Tuesday, March 22, 2016

Co-Processors - Intel Knights Landing

In the past I wrote on NVIDIA GPUs, and on the GPU-Direct technology that enables a direct network communication between the NVIDIA GPU and the cluster interconnect (for example InfiniBand). Since then, there were several enhancement to the GPU-Direct technology, and I will try to cover that in future posts.

In this post I would like to give my view on the upcoming Intel Knights Landing Xeon Phi co-processor. Knights Landing is the next generation Xeon Phi after Knight Corner. Knights Corner was not a success story to say the least, and Intel aims to gain some attraction with the next generation Knight Landing.

Knights Landing has 72 cores, and more important it is a bootable device, so one can use Knights Landing as the main CPU in a server platform. This is a nice capability, as one can build/use a single CPU (Knight Landing) boards for example.

On the connectivity side, Knights Landing will be provided in two versions (packages) - KNL and KNL-F. KNL is the Knights Landing CPU, with two PCI-Express x16 and one PCI-Express x4 interfaces. The two x16 can be connected to any network solution. KNL-F is a packaged Knights Landing with two Intel Omni-Path ASICs, connected via PCI-Express x16 each to the KNL ASIC. There will be PCI-Express x4 connectivity out of the KNL-F package for management options.

KNL has being tested with InfiniBand and works great using the Open Fabrics OFED distribution, or the Mellanox OFED distribution. It has being implemented in several sites already.

KNL-F usage is questionable. It makes sense to Intel to try and lock users to their propriety interconnect product (which is no more than a new version of the QLogic TrueScale product), but why would one want to be locked down to OmniPath? Especially as Omni-Path requires the KNL to spend many expensive cores cycles to manage and operate the Omni-Path network (which means loss of KNL performance)?  TrueScale was not used with GPUs in the past due to its overhead, and Omni-Path, which is based on the same TrueScale architecture, is no better.

Wednesday, March 9, 2016

UCX – a Unified Communication X Framework for High Performance Communications

UCX is a new, an open-source, production grade, set of network APIs and their implementations for high performance communications for high-performance computing and data-centric applications.  UCX solves the problem of moving data memory across multiple type of memories (DRAM, accelerator memories, etc.) and multiple transports (e.g.

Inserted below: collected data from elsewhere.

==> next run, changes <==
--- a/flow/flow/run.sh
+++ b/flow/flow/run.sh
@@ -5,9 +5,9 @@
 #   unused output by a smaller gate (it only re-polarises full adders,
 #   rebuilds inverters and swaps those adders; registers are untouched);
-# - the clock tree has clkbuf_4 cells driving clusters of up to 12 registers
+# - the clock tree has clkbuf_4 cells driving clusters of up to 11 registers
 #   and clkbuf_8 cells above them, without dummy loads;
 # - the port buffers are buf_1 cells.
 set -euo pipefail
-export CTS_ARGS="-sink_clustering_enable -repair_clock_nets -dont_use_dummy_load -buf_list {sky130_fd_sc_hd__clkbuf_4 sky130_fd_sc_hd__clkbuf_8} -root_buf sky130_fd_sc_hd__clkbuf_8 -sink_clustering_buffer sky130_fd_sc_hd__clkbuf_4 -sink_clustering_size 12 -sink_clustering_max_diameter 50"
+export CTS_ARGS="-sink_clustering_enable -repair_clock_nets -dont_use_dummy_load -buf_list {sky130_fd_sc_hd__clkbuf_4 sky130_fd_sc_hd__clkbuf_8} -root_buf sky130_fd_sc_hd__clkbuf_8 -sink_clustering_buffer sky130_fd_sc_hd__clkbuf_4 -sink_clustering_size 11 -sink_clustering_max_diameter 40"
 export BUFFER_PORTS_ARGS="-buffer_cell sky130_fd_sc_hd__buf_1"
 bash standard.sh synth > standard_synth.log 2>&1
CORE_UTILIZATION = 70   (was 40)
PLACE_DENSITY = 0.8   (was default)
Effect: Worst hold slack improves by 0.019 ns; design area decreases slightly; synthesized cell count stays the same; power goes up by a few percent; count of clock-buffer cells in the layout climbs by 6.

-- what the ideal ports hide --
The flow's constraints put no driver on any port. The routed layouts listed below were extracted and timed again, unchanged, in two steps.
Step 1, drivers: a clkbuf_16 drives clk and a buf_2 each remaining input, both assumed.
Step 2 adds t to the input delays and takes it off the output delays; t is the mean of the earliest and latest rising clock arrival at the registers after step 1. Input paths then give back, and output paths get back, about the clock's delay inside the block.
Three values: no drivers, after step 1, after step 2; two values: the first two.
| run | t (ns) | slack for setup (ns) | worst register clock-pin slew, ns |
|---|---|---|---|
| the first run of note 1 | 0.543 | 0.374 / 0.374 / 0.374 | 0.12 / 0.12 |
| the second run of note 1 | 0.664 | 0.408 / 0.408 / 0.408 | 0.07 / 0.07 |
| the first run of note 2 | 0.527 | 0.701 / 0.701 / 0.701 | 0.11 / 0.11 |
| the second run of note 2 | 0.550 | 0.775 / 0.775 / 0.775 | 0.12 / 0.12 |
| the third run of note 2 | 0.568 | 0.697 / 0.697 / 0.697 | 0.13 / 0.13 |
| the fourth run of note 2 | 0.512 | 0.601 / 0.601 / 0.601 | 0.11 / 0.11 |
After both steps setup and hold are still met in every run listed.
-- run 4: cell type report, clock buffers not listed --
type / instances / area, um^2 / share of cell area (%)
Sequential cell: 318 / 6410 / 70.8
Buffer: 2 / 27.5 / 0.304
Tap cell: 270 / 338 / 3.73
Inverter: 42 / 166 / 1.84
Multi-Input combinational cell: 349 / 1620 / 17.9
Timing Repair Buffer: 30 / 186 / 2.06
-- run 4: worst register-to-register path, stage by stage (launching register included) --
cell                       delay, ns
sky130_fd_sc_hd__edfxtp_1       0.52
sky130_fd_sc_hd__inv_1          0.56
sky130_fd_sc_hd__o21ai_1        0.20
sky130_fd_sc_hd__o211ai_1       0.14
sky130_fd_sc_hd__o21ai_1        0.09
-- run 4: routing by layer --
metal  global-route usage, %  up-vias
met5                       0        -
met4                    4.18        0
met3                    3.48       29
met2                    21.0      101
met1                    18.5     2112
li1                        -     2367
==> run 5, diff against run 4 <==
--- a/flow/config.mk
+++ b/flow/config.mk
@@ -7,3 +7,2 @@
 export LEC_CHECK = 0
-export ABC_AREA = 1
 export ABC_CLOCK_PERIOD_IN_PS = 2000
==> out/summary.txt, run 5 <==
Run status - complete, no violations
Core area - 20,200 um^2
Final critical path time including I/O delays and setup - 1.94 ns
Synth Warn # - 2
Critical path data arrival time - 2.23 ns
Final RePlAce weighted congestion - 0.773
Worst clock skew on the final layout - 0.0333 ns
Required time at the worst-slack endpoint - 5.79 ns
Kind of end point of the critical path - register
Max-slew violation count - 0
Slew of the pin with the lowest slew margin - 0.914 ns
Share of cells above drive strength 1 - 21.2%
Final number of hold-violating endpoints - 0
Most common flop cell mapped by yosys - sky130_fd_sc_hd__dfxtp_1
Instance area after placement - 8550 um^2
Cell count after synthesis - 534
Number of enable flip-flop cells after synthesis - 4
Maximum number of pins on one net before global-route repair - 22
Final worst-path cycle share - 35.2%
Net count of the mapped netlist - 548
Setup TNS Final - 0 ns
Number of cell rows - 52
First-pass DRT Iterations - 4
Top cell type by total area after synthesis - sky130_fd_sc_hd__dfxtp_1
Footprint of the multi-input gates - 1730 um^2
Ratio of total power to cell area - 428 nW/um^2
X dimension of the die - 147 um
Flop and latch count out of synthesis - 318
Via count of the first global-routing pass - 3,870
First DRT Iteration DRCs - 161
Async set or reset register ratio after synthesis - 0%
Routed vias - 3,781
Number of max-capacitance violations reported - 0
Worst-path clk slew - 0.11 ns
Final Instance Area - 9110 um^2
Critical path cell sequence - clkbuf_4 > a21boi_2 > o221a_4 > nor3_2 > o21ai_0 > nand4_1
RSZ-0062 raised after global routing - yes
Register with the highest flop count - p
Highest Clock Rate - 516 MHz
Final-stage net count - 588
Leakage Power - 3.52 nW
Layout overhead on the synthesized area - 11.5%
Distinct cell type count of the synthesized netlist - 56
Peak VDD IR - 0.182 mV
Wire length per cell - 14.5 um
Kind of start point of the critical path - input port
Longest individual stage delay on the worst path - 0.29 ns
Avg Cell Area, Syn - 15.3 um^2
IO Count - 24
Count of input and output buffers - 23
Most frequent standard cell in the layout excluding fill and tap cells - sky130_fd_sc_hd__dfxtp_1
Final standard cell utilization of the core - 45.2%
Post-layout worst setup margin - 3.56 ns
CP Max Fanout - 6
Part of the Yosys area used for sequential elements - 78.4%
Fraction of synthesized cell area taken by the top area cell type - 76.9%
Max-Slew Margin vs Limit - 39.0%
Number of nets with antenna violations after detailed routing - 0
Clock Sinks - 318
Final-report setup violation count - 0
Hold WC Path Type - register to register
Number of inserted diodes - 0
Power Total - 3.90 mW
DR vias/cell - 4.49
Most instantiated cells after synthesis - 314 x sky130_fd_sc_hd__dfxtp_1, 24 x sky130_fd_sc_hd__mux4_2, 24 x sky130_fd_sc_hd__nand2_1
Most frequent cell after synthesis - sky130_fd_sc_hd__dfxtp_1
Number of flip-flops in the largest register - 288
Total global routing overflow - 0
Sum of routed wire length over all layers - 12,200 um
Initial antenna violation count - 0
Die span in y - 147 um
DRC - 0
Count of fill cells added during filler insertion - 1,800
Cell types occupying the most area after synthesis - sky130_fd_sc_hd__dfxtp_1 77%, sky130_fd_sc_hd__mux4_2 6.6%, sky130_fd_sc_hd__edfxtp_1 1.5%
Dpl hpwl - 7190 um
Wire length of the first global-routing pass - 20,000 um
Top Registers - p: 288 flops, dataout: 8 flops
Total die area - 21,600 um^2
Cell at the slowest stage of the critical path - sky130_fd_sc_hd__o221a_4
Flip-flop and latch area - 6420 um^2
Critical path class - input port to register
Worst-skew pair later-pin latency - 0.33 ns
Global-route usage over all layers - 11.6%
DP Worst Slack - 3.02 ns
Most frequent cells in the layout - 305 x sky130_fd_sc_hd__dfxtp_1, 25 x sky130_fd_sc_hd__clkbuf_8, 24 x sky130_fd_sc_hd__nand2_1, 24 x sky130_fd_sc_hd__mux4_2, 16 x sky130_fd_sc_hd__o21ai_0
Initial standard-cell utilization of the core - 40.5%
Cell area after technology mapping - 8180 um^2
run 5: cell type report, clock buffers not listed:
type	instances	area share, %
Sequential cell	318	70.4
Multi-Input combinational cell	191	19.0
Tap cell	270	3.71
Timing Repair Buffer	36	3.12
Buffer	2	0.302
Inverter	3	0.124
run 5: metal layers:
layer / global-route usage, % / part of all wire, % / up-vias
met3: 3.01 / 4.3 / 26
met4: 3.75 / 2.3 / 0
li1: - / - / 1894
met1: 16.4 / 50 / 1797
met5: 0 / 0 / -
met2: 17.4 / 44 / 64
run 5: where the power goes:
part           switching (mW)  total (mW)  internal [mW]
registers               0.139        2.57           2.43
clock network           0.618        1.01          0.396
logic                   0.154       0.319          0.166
From an optimization exercise on the open Yosys and OpenROAD flow, aimed at small area; shortcuts taken in it are not production practice.
The RTL was checked by simulation tests, not by an equivalence proof against the original design.
No activity file was given, so power comes from the tool's default toggle rates.

## flow/flow/run.sh

```bash
#!/bin/bash
# Own flow: the standard layout (standard.sh), with two changes made through
# ORFS's own variables: the port buffers are sky130_fd_sc_hd__buf_1, and the
# clock tree uses smaller clock buffers with larger sink clusters and no dummy
# loads. Each ORFS step logs to orfs/logs/; make's output goes to flow_make.log.
set -euo pipefail
export BUFFER_PORTS_ARGS="-buffer_cell sky130_fd_sc_hd__buf_1"
export CTS_ARGS="-sink_clustering_enable -repair_clock_nets -buf_list sky130_fd_sc_hd__clkbuf_8 -sink_clustering_size ${CTS_SIZE:-18} -sink_clustering_max_diameter ${CTS_DIAM:-60} -dont_use_dummy_load"
bash standard.sh > flow_make.log 2>&1
```

## flow/standard.sh

```bash
#!/bin/bash
# synth_recipe.tcl (not shown) runs the flow's synth.tcl, then flattens the netlist and writes it again
# the make line also repeats each setting of config.mk as NAME=value (left out here)
make -C /OpenROAD-flow-scripts/flow DESIGN_CONFIG=/design/flow/config.mk WORK_HOME=/design/flow/orfs CLKGATE_MAP_FILE= SYNTH_SCRIPT=/design/flow/synth_recipe.tcl "${@:-finish}"
```

## flow/config.mk

```make
export PLATFORM = sky130hd
export DESIGN_NAME = aurora_rx_lane
export DESIGN_NICKNAME = aurora_rx_lane
export VERILOG_FILES = /design/flow/design.v
export SDC_FILE = /design/flow/constraint.sdc
export NUM_CORES = 4
export LEC_CHECK = 0
export CAP_MARGIN = 20
export CORE_MARGIN = 2
export CORE_UTILIZATION = 65
export SLEW_MARGIN = 20
```

## flow/constraint.sdc

```tcl
create_clock -name core_clock -period 5.0 [get_ports {clk_rx_i}]
set_input_delay 1.0000 -clock core_clock [delete_from_list [all_inputs] [get_ports {clk_rx_i}]]
set_output_delay 1.0000 -clock core_clock [all_outputs]
set_load 0.01 [all_outputs]
```

## flow/design.v

```verilog
module aurora_rx_lane (
    input  wire        rst_n_i,
    input  wire        clk_rx_i,
    input  wire [1:0]  serdes_data_i,
    input  wire [1:0]  serdes_valid_i,
    input  wire        serdes_lock_i,
    input  wire        inv_rx_data,
    output wire [63:0] rx_data_o,
    output wire [1:0]  rx_header_o,
    output wire        rx_valid_o,
    output wire [7:0]  rx_stat_o
);
    reg  [16:0] sd0, sd1;
    reg         sd_par;
    reg  [5:0]  sd_cnt;
    reg         serdes_slip;
    wire em = (sd_cnt == 6'd31) || (sd_cnt == 6'd32);    
    wire two  = (serdes_valid_i == 2'b11);
    wire one  = (serdes_valid_i == 2'b01);
    wire en0  = two || (one && !sd_par);
    wire en1  = two || (one &&  sd_par);
    wire in0  = (two && sd_par)  ? serdes_data_i[1] : serdes_data_i[0];
    wire in1  = (two && !sd_par) ? serdes_data_i[1] : serdes_data_i[0];
    always @(posedge clk_rx_i) begin
        if (en0) sd0 <= {sd0[15:0], in0};
        if (en1) sd1 <= {sd1[15:0], in1};
    end
    always @(posedge clk_rx_i or negedge rst_n_i) begin
        if (!rst_n_i) begin
            sd_cnt <= 6'd0;
            sd_par <= 1'b0;
        end else begin
            if (one)
                sd_par <= ~sd_par;
            if (one)
                sd_cnt <= sd_cnt + 6'd1;
            else if (two)
                sd_cnt <= sd_cnt + 6'd2;
            if (sd_cnt == 6'd31)
                sd_cnt <= two ? 6'd1 : 6'd0;
            else if (sd_cnt == 6'd32)
                sd_cnt <= two ? 6'd2 : 6'd1;
            if (serdes_slip)
                sd_cnt <= sd_cnt;
        end
    end
    reg  [16:0] wr0, wr1;
    reg         wa_is1;
    reg         woff;
    reg         winv;
    reg         act;      
    reg  [4:0]  q;        
    wire first = act && (q[3:0] == 4'd15);     
    wire evw   = act && (q == 5'd31);          
    always @(posedge clk_rx_i) begin
        wr0 <= ({17{em}} & sd0) | ({17{~em}} & {wr0[15:0], 1'b0});
        wr1 <= ({17{em}} & sd1) | ({17{~em}} & {wr1[15:0], 1'b0});
        if (em) begin
            wa_is1 <= ~sd_par ^ (sd_cnt == 6'd32);
            woff   <= (sd_cnt == 6'd32);
        end
        if (first)
            winv <= inv_rx_data;
    end
    always @(posedge clk_rx_i or negedge rst_n_i) begin
        if (!rst_n_i) begin
            act <= 1'b0;
            q   <= 5'd15;
        end else begin
            if (act) begin
                q <= q + 5'd1;
                if (q[3:0] == 4'd14)
                    act <= 1'b0;
            end
            if (em)
                act <= 1'b1;
        end
    end
    wire wb_top0 = woff ? wr0[16] : wr0[15];
    wire wb_top1 = woff ? wr1[16] : wr1[15];
    wire [1:0] wpair = wa_is1 ? {wb_top0, wr1[15]} : {wb_top1, wr0[15]};
    wire       pinv = first ? inv_rx_data : winv;
    wire [1:0] pair = wpair ^ {pinv, pinv};
    reg [65:0] sw;
    always @(posedge clk_rx_i) begin
        if (act)
            sw[65:30] <= sw[63:28];
    end
    always @(posedge clk_rx_i or negedge rst_n_i) begin
        if (!rst_n_i)
            sw[29:28] <= 2'b00;
        else if (act)
            sw[29:28] <= sw[27:26];
    end
    always @(posedge clk_rx_i) begin
        if (act)
            sw[27:0] <= {sw[25:0], pair};
    end
    reg  [5:0] gcnt;
    reg        g_valid;
    reg        gearbox_slip;
    always @(posedge clk_rx_i or negedge rst_n_i) begin
        if (!rst_n_i) begin
            gcnt    <= 6'd0;
            g_valid <= 1'b0;
        end else begin
            g_valid <= 1'b0;
            if (evw) begin
                if (gearbox_slip) begin
                    g_valid <= 1'b1;
                end else if (gcnt == 6'd32) begin
                    gcnt    <= 6'd0;
                end else begin
                    gcnt    <= gcnt + 6'd1;
                    g_valid <= 1'b1;
                end
            end
        end
    end
    reg  [1:0] hdr;
    wire       hcap = act && (q == gcnt[4:0]);
    always @(posedge clk_rx_i or negedge rst_n_i) begin
        if (!rst_n_i)
            hdr <= 2'b00;
        else if (hcap)
            hdr <= sw[65:64];
    end
    reg  [5:0] bc;
    always @(posedge clk_rx_i) begin
        if (act)
            bc <= (hcap && !gcnt[5]) ? 6'd31 : (bc == 6'd32) ? 6'd0 : bc + 6'd1;
    end
    wire d0 = sw[5] ^ ((bc <= 6'd20) ? sw[46] : sw[44]) ^ ((bc <= 6'd29) ? sw[65] : sw[63]);
    wire d1 = sw[4] ^ ((bc <= 6'd19) ? sw[45] : sw[43]) ^ ((bc <= 6'd29) ? sw[64] : sw[62]);
    wire [1:0] dpair = (bc == 6'd0) ? sw[5:4] : {d0, d1};
    reg [63:0] ds;
    always @(posedge clk_rx_i) begin
        if (act)
            ds <= {ds[61:0], dpair};
    end
    wire ld = act && (bc == 6'd32);
    reg  [65:0] outr;
    always @(posedge clk_rx_i) begin
        if (ld)
            outr <= {ds, dpair};
    end
    reg  [5:0] sync_cnt;
    reg        slip_cnt;
    reg  [4:0] valid_cnt;
    reg        dlv_prev;
    reg        vflag;
    reg  [1:0] stat;
    wire sync32 = (sync_cnt == 6'd32);
    always @(posedge clk_rx_i or negedge rst_n_i) begin
        if (!rst_n_i) begin
            sync_cnt     <= 6'd0;
            slip_cnt     <= 1'b0;
            serdes_slip  <= 1'b0;
            valid_cnt    <= 5'd0;
            gearbox_slip <= 1'b0;
            dlv_prev     <= 1'b0;
            vflag        <= 1'b0;
            stat         <= 2'b00;
        end else begin
            serdes_slip <= 1'b0;
            if (q == 5'd3)
                vflag <= 1'b0;
            if (g_valid) begin
                gearbox_slip <= 1'b0;
                dlv_prev     <= sync32;
                vflag        <= sync32 & dlv_prev;
                if (valid_cnt != 5'd16)
                    valid_cnt <= valid_cnt + 5'd1;
                if (hdr[1] ^ hdr[0]) begin
                    if (!sync32)
                        sync_cnt <= sync_cnt + 6'd1;
                end else if (valid_cnt == 5'd16) begin
                    sync_cnt <= 6'd0;
                    if (slip_cnt) begin
                        gearbox_slip <= 1'b1;
                        slip_cnt     <= 1'b0;
                    end else begin
                        serdes_slip <= 1'b1;
                        slip_cnt    <= 1'b1;
                    end
                    valid_cnt <= 5'd0;
                end
            end
            stat <= {sync32, serdes_lock_i};
        end
    end
    assign rx_data_o   = outr[63:0];
    assign rx_header_o = outr[65:64];
    assign rx_valid_o  = vflag & (q == 5'd3);
    assign rx_stat_o   = {6'd0, stat};
endmodule
```

==> metrics.yaml, run 1 <==
path_buf_inv: 2
slowest_delay_ps: 960
p_leak_nw: 4.24
antenna_found_initial: 0
worst_pin_slew_ps: 1040
utilization_pct: 71.1
ys_seq_area_share_pct: 80.2
clk_path_buf_depth: 3
cp.arrival_ps: 3110
yosys_warnings: 1
synth_area_um2: 11000
skew_ps: 36.7
synth_top_family_by_area: "multiplexers"
n_fill_cell: 1114
cts.htree.levels: 1
synthXorXnorAreaFrac_pct: 2.07
crit_family: "simple AND/OR/NAND/NOR gates"
synth-async-reset-ratio_pct: 13.4
synth-edff-count: 236
cp-startpoint: "bc[0]$_SDFFCE_PP1P_"
core-area_um2: 16600
drive_above_1_share_pct: 11.7
syn_area_per_cell_um2: 18.0
r2r-start: "bc[0]$_SDFFCE_PP1P_"
fmax_ghz: 0.346
synthMuxAreaShare_pct: 5.19
synth_fa_ha_area_share_pct: 1.93
cts.sinks: 313
initial_core_util_pct: 66.5
cts-resized-gates: 0
diodes: 0
dp_hpwl_mm: 10.1
cp_max_fo: 46
drtIter0Drc: 295
synth_cell_type_count: 58
min_period_ps: 2890
grt_pass1_wl_mm: 25.7
syn_inst: 611
io_pins: 83
postCtsHoldBufs: 0
endpoint: "outr[63]$_DFFE_PP_"
nNetsFinal: 721
area_delta_synth_final_pct: 7.04
numPortBuffers: 76
grt_pass1_vias: 4989
cts_tree: "done"
root_buffer: "clkbuf_8"
vias: 5057
gp_congestion: 0.763
crit_required_ps: 5210
endpoint_kind: "flip-flop"
post_drt_wl_per_cell_um: 17.3
drcViolationCount: 0
wirelength_mm: 15.9
drv_cap: 0
vdd_drop_max_uv: 315
clk_pin_slew_ps: 110
numCtsBuffers: 21
relSlewSlack_pct: 30.5
path_cells: "inv_1 -> ha_1 -> nor4b_1 -> and3_2 -> buf_4"
grt_max_degree: 86
final_cells: 914
cp.depth: 5
design.die.area_um2: 18000
ant_nets: 0
final_cell_mix: "236 x edfxtp_1, 75 x buf_1, 40 x mux2_2, 37 x dfrtp_1, 35 x dfxtp_1"
setup_violations: 0
hold_violations: 0
drt_pre_antenna_iters: 5
synth_flop_cell: "edfxtp_1"
finalCritPeriodShare_pct: 57.9
placed_cells: 893
synth_compound_area_share_pct: 3.70
synthSimpleGateAreaFrac_pct: 4.72
outcome: "finished clean"
worst_setup_path_start_kind: "flip-flop"
vias_per_cell: 5.53
dieWidth_um: 134
critPathKind: "flip-flop to flip-flop"
cts_setup_buffers: 0
ys_ff_latch: 313
drv_slew: 0
rsz0062_at_grt: "false"
rr_worst_depth: 5
track_usage_pct: 18.0
r2r_end: "outr[63]$_DFFE_PP_"
hold_path.class: "primary input to async pin"
mostFrequentLayoutCell: "edfxtp_1"
rows: 47
r2r_setup_slack_ps: 2110
crit_slowest_cell: "and3_2"
fin_setup_tns_ps: 0
insertion_delay_ps: 530
p_per_area_nw_per_um2: 546
gr-total-overflow: 0
die_h_um: 134
[logic make-up after synthesis]
kind of cell,count (synthesis)
adders and majority gates,17
buffers and inverters,47
AOI/OAI and AO/OA,60
other,1
muxes,50
DFF,313
and+or+nand+nor,97
xor gates and xnor gates,26
[sequential cells by signal (all words and copies together), names as in the netlist, 2 cells and up]
name       cells
sd1           17
sd0           17
bc             6
hdr            2
outr          66
ds            64
valid_cnt      5
q              5
wr1           17
sw            66
gcnt           6
stat           2
sd_cnt         6
wr0           17
sync_cnt       6
[power breakdown]
part	switching [W]	internal [W]	total, W
clock	0.000686	0.000380	0.00107
combinational	0.000478	0.000391	0.000869
sequential	0.000531	0.00398	0.00451
[routing by layer]
layer | share of wire, % | up-vias | global-route usage [%]
li1 | - | 2409 | -
met1 | 44 | 2495 | 25.1
met2 | 49 | 128 | 30.0
met3 | 5.1 | 25 | 3.21
met4 | 2.3 | 0 | 5.03
met5 | 0 | - | 0
[metrics by stage]
step / worst slack [ps] / power (W) / hold slack (ps) / area, um^2
floorplan: 664 / 0.00511 / 400 / 11000
global placement: 2260 / 0.00535 / 401 / 11500
detailed placement: 2100 / 0.00545 / 405 / 11500
CTS: 2070 / 0.00653 / 262 / 11800
global route: 1840 / 0.00679 / 271 / 11800
finish: 2110 / 0.00644 / 299 / 11800
[cell type report]
| class | instances | area (um^2) | area share, % |
|---|---|---|---|
| clock buffers | 21 | 289 | 2.45 |
| inverters | 22 | 82.6 | 0.700 |
| multi-input cells | 256 | 1970 | 16.7 |
| flip-flops and latches | 313 | 8850 | 75.0 |
| well taps | 220 | 275 | 2.33 |
| repair buffers | 82 | 332 | 2.81 |
[cell usage after synthesis (3+ instances only)]
cell	count	area share [%]
or3_1	3	0.17
o41ai_1	4	0.32
nor2_1	19	0.65
nand4_1	8	0.45
xnor2_1	13	1.0
dfstp_2	4	0.95
nor3_1	5	0.23
o21ai_0	21	0.95
and3_1	6	0.34
o21a_1	5	0.34
a31oi_1	3	0.17
nand2_1	25	0.85
a21o_1	3	0.20
mux2_2	40	4.1
edfxtp_1	236	64
dfxtp_1	35	6.4
dfrtp_1	38	8.6
xor2_1	13	1.0
ha_1	17	1.9
nand3_1	6	0.27
inv_1	22	0.75
a21oi_1	9	0.41
and2_1	5	0.28
buf_4	11	0.75
mux2i_1	7	0.64
nand2b_1	4	0.23
and4b_1	3	0.27
nor2b_1	3	0.17
clkbuf_1	9	0.31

InfiniBand, uGNI, Shared Memory, CUDA, etc. ), while minimizing latency, and maximizing bandwidth and message rate. The new communications framework supports all communication libraries (MPI, PGAS etc.) and enable a closer connection to the underlying hardware. A new community of supporters has been established behind the UCX efforts, which includes key participants from the HPC industry, laboratories and academia.  

 
UCX ensures there is very little software overhead in the communication path, allowing for near native-level hardware performance. To ensure the production quality of UCX, it was be co-designed, maintained, tested and used in production environments by leading proponents of the research community. In addition, UCX community is working on the UCX specification which will enable further extension of the UCX effort.

 
 As an open-source project licensed under the BSD-3 license, UCX is open for contributions from anyone in the industry. More information can be found at  www.openucx.com.